┌──
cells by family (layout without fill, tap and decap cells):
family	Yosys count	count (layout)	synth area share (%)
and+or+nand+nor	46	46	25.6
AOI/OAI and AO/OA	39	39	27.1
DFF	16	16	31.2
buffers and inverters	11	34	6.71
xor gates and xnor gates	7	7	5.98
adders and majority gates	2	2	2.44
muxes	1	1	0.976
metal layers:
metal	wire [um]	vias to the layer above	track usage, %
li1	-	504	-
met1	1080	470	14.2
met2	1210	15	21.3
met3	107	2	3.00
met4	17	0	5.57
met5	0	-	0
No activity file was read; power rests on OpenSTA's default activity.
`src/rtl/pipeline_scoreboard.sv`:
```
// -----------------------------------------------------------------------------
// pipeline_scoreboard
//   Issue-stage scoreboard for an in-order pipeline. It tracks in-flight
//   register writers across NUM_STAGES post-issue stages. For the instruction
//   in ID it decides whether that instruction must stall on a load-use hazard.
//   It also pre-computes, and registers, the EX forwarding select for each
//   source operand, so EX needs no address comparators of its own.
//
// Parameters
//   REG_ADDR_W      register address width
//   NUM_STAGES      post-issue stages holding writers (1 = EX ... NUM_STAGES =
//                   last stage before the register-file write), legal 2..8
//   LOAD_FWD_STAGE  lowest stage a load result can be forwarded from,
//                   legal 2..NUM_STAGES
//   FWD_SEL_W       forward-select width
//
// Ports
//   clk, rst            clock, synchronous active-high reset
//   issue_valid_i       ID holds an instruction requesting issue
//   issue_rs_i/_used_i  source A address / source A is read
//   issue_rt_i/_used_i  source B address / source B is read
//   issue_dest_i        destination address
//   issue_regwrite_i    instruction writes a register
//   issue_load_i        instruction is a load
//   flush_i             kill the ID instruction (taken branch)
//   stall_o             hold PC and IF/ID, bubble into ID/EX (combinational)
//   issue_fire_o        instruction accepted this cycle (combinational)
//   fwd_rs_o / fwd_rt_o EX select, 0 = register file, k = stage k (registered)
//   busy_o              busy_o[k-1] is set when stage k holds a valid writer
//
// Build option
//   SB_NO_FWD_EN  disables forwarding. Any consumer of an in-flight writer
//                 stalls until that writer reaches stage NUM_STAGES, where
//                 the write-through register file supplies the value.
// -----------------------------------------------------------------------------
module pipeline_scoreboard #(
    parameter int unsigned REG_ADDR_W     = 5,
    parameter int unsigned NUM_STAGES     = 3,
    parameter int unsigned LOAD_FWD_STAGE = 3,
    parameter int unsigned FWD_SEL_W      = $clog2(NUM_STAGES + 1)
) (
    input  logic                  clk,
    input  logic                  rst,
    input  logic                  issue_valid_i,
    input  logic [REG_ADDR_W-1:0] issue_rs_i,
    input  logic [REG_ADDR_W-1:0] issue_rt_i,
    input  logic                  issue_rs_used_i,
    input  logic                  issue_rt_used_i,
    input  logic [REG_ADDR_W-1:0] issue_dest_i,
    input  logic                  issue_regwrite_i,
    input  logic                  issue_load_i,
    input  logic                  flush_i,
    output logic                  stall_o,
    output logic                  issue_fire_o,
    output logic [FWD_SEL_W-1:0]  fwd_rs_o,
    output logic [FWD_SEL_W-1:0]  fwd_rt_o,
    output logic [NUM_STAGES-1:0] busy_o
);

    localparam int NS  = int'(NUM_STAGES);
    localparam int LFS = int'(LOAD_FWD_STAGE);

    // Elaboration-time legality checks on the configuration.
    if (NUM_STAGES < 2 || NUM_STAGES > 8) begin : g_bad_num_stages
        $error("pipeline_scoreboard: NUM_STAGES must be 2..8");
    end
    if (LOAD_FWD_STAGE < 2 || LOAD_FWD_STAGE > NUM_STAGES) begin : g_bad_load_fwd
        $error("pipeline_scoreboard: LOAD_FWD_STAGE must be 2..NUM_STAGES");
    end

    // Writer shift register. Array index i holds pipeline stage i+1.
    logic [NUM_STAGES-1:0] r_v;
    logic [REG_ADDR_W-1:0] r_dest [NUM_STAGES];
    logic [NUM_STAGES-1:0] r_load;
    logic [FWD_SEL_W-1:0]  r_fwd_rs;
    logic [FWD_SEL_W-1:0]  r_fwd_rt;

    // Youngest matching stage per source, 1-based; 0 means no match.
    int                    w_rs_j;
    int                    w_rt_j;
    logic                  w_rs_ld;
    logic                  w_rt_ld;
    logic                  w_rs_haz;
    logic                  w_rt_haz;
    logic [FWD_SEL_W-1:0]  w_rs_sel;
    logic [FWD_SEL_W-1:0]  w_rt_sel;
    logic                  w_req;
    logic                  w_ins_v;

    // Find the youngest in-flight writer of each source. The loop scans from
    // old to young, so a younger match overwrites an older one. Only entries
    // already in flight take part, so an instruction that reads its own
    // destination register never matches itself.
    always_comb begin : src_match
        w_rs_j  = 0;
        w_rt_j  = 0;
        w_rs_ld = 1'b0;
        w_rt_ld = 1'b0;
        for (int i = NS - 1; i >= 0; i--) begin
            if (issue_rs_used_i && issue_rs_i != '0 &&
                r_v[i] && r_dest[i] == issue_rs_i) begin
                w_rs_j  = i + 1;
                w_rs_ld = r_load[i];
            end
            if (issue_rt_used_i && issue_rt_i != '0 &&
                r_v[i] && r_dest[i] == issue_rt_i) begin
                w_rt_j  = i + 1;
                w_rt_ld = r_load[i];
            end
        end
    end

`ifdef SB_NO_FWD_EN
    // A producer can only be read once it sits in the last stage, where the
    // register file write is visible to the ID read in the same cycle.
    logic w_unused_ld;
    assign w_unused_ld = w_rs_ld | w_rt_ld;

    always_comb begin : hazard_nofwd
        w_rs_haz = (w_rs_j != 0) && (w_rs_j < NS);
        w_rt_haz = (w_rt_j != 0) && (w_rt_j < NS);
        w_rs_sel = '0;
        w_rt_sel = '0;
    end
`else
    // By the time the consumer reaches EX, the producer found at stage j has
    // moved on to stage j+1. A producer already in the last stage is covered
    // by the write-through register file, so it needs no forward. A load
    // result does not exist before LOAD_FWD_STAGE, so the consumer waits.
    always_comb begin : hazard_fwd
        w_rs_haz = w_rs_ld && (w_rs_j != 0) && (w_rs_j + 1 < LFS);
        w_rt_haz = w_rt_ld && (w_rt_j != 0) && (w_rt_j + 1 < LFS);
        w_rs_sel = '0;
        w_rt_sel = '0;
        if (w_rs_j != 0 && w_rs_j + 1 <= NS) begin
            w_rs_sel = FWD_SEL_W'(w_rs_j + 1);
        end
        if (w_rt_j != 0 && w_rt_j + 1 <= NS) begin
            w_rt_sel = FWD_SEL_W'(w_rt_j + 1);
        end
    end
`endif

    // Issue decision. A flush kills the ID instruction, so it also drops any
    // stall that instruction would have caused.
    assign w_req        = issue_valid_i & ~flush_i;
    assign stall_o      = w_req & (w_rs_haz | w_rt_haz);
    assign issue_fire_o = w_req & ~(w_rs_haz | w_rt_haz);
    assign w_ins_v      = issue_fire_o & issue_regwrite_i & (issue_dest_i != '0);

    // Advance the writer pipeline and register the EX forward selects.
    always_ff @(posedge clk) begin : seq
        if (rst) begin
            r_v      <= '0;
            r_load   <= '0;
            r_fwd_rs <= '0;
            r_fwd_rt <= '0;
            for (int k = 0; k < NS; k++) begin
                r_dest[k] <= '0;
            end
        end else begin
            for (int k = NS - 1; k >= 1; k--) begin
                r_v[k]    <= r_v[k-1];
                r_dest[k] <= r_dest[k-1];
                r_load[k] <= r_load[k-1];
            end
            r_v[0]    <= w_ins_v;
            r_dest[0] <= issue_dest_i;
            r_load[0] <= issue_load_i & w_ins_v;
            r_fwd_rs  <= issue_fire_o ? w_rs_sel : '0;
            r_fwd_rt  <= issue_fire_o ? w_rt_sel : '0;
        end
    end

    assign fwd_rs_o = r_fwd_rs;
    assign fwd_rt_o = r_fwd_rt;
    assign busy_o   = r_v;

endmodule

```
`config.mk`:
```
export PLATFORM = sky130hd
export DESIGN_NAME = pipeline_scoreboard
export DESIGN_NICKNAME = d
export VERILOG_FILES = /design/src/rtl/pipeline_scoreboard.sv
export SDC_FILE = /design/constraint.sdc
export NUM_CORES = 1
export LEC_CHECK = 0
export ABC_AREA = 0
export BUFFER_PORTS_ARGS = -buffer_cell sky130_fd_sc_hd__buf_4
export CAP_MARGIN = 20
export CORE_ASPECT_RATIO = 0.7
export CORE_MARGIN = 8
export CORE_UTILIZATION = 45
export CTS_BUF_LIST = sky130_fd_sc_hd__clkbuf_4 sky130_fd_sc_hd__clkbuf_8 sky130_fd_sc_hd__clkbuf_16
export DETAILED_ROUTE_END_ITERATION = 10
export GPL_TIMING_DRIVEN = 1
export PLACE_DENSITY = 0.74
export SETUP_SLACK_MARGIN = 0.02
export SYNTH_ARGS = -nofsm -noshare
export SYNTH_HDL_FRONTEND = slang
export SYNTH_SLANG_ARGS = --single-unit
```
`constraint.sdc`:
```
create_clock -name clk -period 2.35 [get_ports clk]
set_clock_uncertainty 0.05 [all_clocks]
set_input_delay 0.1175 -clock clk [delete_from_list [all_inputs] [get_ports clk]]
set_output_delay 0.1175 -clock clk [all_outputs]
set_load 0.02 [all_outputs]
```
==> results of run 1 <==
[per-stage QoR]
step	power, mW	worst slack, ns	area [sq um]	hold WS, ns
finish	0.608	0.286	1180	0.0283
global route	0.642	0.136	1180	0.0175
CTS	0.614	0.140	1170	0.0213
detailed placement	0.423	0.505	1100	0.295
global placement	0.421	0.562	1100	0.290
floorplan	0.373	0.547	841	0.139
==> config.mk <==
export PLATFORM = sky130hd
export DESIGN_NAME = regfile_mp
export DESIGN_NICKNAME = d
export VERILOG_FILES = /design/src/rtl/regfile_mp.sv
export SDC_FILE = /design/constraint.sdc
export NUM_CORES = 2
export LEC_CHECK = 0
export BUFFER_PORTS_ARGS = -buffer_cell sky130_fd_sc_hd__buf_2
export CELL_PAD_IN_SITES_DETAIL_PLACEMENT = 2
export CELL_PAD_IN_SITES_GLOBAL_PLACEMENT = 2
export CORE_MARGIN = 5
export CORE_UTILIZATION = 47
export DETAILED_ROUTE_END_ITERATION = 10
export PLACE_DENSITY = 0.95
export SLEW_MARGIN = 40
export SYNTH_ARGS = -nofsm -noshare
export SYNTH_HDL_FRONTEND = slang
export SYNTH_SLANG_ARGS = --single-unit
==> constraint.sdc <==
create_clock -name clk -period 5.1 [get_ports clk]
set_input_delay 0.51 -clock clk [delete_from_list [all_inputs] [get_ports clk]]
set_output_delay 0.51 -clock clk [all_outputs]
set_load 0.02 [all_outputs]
└──
- [AIM OF THE TASK]: For the word "already", count how many lines of the entries contain it; give the number and nothing more.

- [SOLUTION TO THE PROBLEM]: 2